There are many factors that affect R&D expenditures, such as the R&D progress of competitors in the industry, customer demand for products, changes in R&D technology, market development trends, etc. At the same time, in the imperfect market condition, external funding is more costly than internal financing because of frictions arising from asymmetric information, agency problems and transaction costs. Under such conditions, firms’ investments are mostly affected by the availability of internal funds [6].
This paper predicts that companies will continue to increase their R&D investment in the next five years, but the year-on-year growth rate will decline. This growth trend is closely related to market development and corporate economic conditions. Many automakers are increasing their R&D investment in electric and hybrid vehicles. In the process, they may encounter technical bottlenecks, which will affect R&D progress and R&D investment.
In general, corporate R&D expenditures have been on the rise over the past five years and are expected to continue to grow in the future, helping companies stay competitive, expand into larger markets, and adapt to rapidly changing market environments and technological developments.
2.4. Changan Automobile’s Salary Expenditure Situation and Forecast
Through the company's annual reports from 2019 to 2023, it can get the annual salary expenditure. As can be seen from Figure 4, the data shows a trend of rising one year and falling the next. From 2019 to 2020, due to the COVID-19 pandemic, the company's salary expenditure should have declined or remained relatively stable. During this period, people's travel was restricted by the government, and the demand for cars would decrease. On the contrary, the company's salary expenditure during this period increased significantly. This shows that the company has a relatively good economic foundation, a relatively stable capital chain, and strong risk resistance. In the following years, the value still maintained the previous trend, which may be related to the economic situation after the epidemic.
Figure 4: Changan Automobile’s salary expenditure and forecast.
Regarding the cyclical growth of the company's salary expenditure, it believes that this is a reflection of the company's effective cash flow management. As the economic environment and industry standards change, the company regularly analyzes the company's earnings, conducts risk assessments, and adjusts employee salary levels in a timely manner to improve employee work enthusiasm and satisfaction. Efficient boards may employ appropriate compensation incentives to align the interests of managers with those of the firm, thereby enabling managers to act as "good" stewards and mitigate high risk, thereby improving overall productivity and driving company performance [7].
Assuming the company's business scale remains unchanged, the company's salary expenditure in the next five years is predicted. Taking into account the average salary level in the automotive manufacturing industry, the company's geographical location, economic conditions and other factors, it believes that the company will maintain its previous business practices and its salary expenditure will maintain cyclical growth.
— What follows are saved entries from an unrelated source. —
This is an optimization exercise on Yosys and OpenROAD, whose aim is small area and a short achievable clock period, not a production implementation. At most, simulation tests tie the RTL to the original design; equivalence was not proved. No activity file was given, so power comes from the tool's default toggle rates.

## Microprocessor
module Microprocessor(
    output mem_write,
    output mem_read,
    output reg_write,
    output [1:0]op,
    output [6:0]reg_num,
    output [6:0]pc_high,
    output [6:0]pc_low,
    output [7:0]instruction_address,
    output [6:0]rwd_1,
    output [6:0]rwd_0,
    output [1:0]r_symbol,
    input oscillator,
    input reset,
    input [7:0]instruction
    );
Size: ~2100 cells after synthesis, about 310 flip-flops, roughly 16000 um^2 of cells after synthesis.
==> module Microprocessor, before the edit <==
module Microprocessor(
    output mem_write,
    output mem_read,
    output reg_write,
    output [1:0]op,
    output [6:0]reg_num,
    output [6:0]pc_high,
    output [6:0]pc_low,
    output [7:0]instruction_address,
    output [6:0]rwd_1,
    output [6:0]rwd_0,
    output [1:0]r_symbol,
    input oscillator,
    input reset,
    input [7:0]instruction
    );
    reg [7:0] pc;
    reg [7:0] r [0:3];
    reg       valid;       
    reg [1:0] opc;         
    reg [1:0] rn;          
    reg [7:0] disp;        
    wire [1:0] op_i = instruction[7:6];
    wire [1:0] sa   = instruction[5:4];
    wire [1:0] sb   = instruction[3:2];
    wire [7:0] ra = r[sa];
    wire [7:0] rb = r[sb];
    wire [9:0] qs;
    genvar k, n;
    assign qs[0] = (ra[7:2] == 6'd63);
    generate
        for (n = 1; n < 10; n = n + 1) begin : qdec
            assign qs[n] = (ra[7:2] == n - 1);
        end
    endgenerate
    wire [1:0] l  = ra[1:0];
    wire       b0p = (l == 2'd3);
    wire       b2m = (l == 2'd0);
    wire       b3m = ~l[1];
    wire [7:0] rs [0:3];
    generate
        for (n = 0; n < 8; n = n + 1) begin : rsel
            assign rs[0][n] = b0p ? qs[n]   : qs[n+1];
            assign rs[1][n] = qs[n+1];
            assign rs[2][n] = b2m ? qs[n+2] : qs[n+1];
            assign rs[3][n] = b3m ? qs[n+2] : qs[n+1];
        end
    endgenerate
    wire [1:0] bk = l + instruction[1:0];
    wire [3:0] bs = 4'b0001 << bk;
    wire       st = (op_i == 2'b10);
    wire [7:0] bd [0:3];            
    generate
        for (k = 0; k < 4; k = k + 1) begin : bank
            wire [7:0] acc [0:8];
            assign acc[0] = 8'd0;
            for (n = 0; n < 8; n = n + 1) begin : row
                localparam integer A = 4 * n + k;
                reg [7:0] w;
                always @(posedge oscillator or posedge reset)
                    if (reset)
                        w <= (A < 16) ? A : 16 - A;
                    else if (st && bs[k] && rs[k][n])
                        w <= rb;
                assign acc[n+1] = acc[n] | ({8{rs[k][n]}} & w);
            end
            assign bd[k] = acc[8];
        end
    endgenerate
    wire [7:0] rdata = ({8{bs[0]}} & bd[0]) | ({8{bs[1]}} & bd[1]) |
                       ({8{bs[2]}} & bd[2]) | ({8{bs[3]}} & bd[3]);
    wire [7:0] g0 = ra & rb;
    wire [7:0] p0 = ra ^ rb;
    wire [7:0] g1, p1, g2, p2, g3;
    generate
        for (n = 0; n < 8; n = n + 1) begin : pfx
            if (n >= 1) begin : l1
                assign g1[n] = g0[n] | (p0[n] & g0[n-1]);
                assign p1[n] = p0[n] & p0[n-1];
            end else begin : l1z
                assign g1[n] = g0[n];
                assign p1[n] = p0[n];
            end
            if (n >= 2) begin : l2
                assign g2[n] = g1[n] | (p1[n] & g1[n-2]);
                assign p2[n] = p1[n] & p1[n-2];
            end else begin : l2z
                assign g2[n] = g1[n];
                assign p2[n] = p1[n];
            end
            if (n >= 4) begin : l3
                assign g3[n] = g2[n] | (p2[n] & g2[n-4]);
            end else begin : l3z
                assign g3[n] = g2[n];
            end
        end
    endgenerate
    wire [7:0] sum = p0 ^ {g3[6:0], 1'b0};
    wire [7:0] wdata = instruction[6] ? rdata : sum;
    wire [1:0] wsel  = instruction[6] ? sb : instruction[1:0];
    wire       wen   = ~instruction[7];
    wire [7:0] pc_p1 = pc + 8'd1;
    wire [7:0] pc_p2 = {pc[7:1] + 7'd1, pc[0]};
    wire [7:0] pc_m1 = pc - 8'd1;
    reg  [7:0] pc_next;
    always @(*) begin
        if (op_i != 2'b11)
            pc_next = pc_p1;
        else case (instruction[1:0])
            2'b00: pc_next = pc_p1;
            2'b01: pc_next = pc_p2;
            2'b10: pc_next = pc_m1;
            default: pc_next = pc;
        endcase
    end
    always @(posedge oscillator or posedge reset) begin
        if (reset) begin
            pc <= 8'd0;
            r[0] <= 8'd0; r[1] <= 8'd0; r[2] <= 8'd0; r[3] <= 8'd0;
            valid <= 1'b0;
        end else begin
            pc <= pc_next;
            if (wen) r[wsel] <= wdata;
            valid <= wen;
        end
    end
    always @(posedge oscillator) begin
        opc  <= op_i;
        rn   <= wsel;
        disp <= wdata;
    end
    Console c_rwd1(rwd_1,   disp[7:4], ~valid);
    Console c_rwd0(rwd_0,   disp[3:0], ~valid);
    Console c_pch (pc_high, pc[7:4],   1'b0);
    Console c_pcl (pc_low,  pc[3:0],   1'b0);
    Console c_rn  (reg_num, {2'b00, rn}, ~valid);
    assign instruction_address = pc;
    assign op        = opc;
    assign mem_write = (opc == 2'b10);
    assign mem_read  = (opc == 2'b01);
    assign reg_write = ~opc[1];
    assign r_symbol  = 2'b11;
endmodule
In general, the company's salary expenses have shown cyclical growth in the past five years and are expected to continue this growth trend in the next five years.
3. Forecast Result
Based on the previous discussion, this article calculates the total cash flow of Changan Automobile and predicts the cash flow situation in the next five years. The basic situation is as follows: the total cash flow in 2024 is 22.685 billion yuan, 17.637 billion yuan in 2025, 55.487 billion yuan in 2026, 12.658 billion yuan in 2027, and 4.464 billion yuan in 2028.
In addition, this article will also compare the forecast value of Changan Automobile's revenue with the forecast values of financial platforms such as Yahoo Finance, Xiaoniu Finance and Guolian Securities to demonstrate the relevance and reliability of the forecast results (see Table 1).
Table 1: Forecast comparison.
Revenue Estimate (billion yuan) | 2024 | 2025 | 2026 | 2027 | 2028 |
Forecasted | 143.26 | 172.92 | 208.72 | 251,93 | 304,07 |
Yahoo Finance | 187.84 | 216.27 | / | / | / |
Xiaoniu Finance | 183.25 | 220.02 | 250.05 | / | / |
Guolian securities | 179.95 | 210.47 | 240.02 | / | / |
After comparison, it is found that the annual revenue data predicted in this paper are different from those of the above financial platforms, which is mainly related to the large difference in the data in 2024. Seemingly upward trends in predictability estimates could be partly explained by changes over time in the relative importance of within-firm versus across-firm variation [8].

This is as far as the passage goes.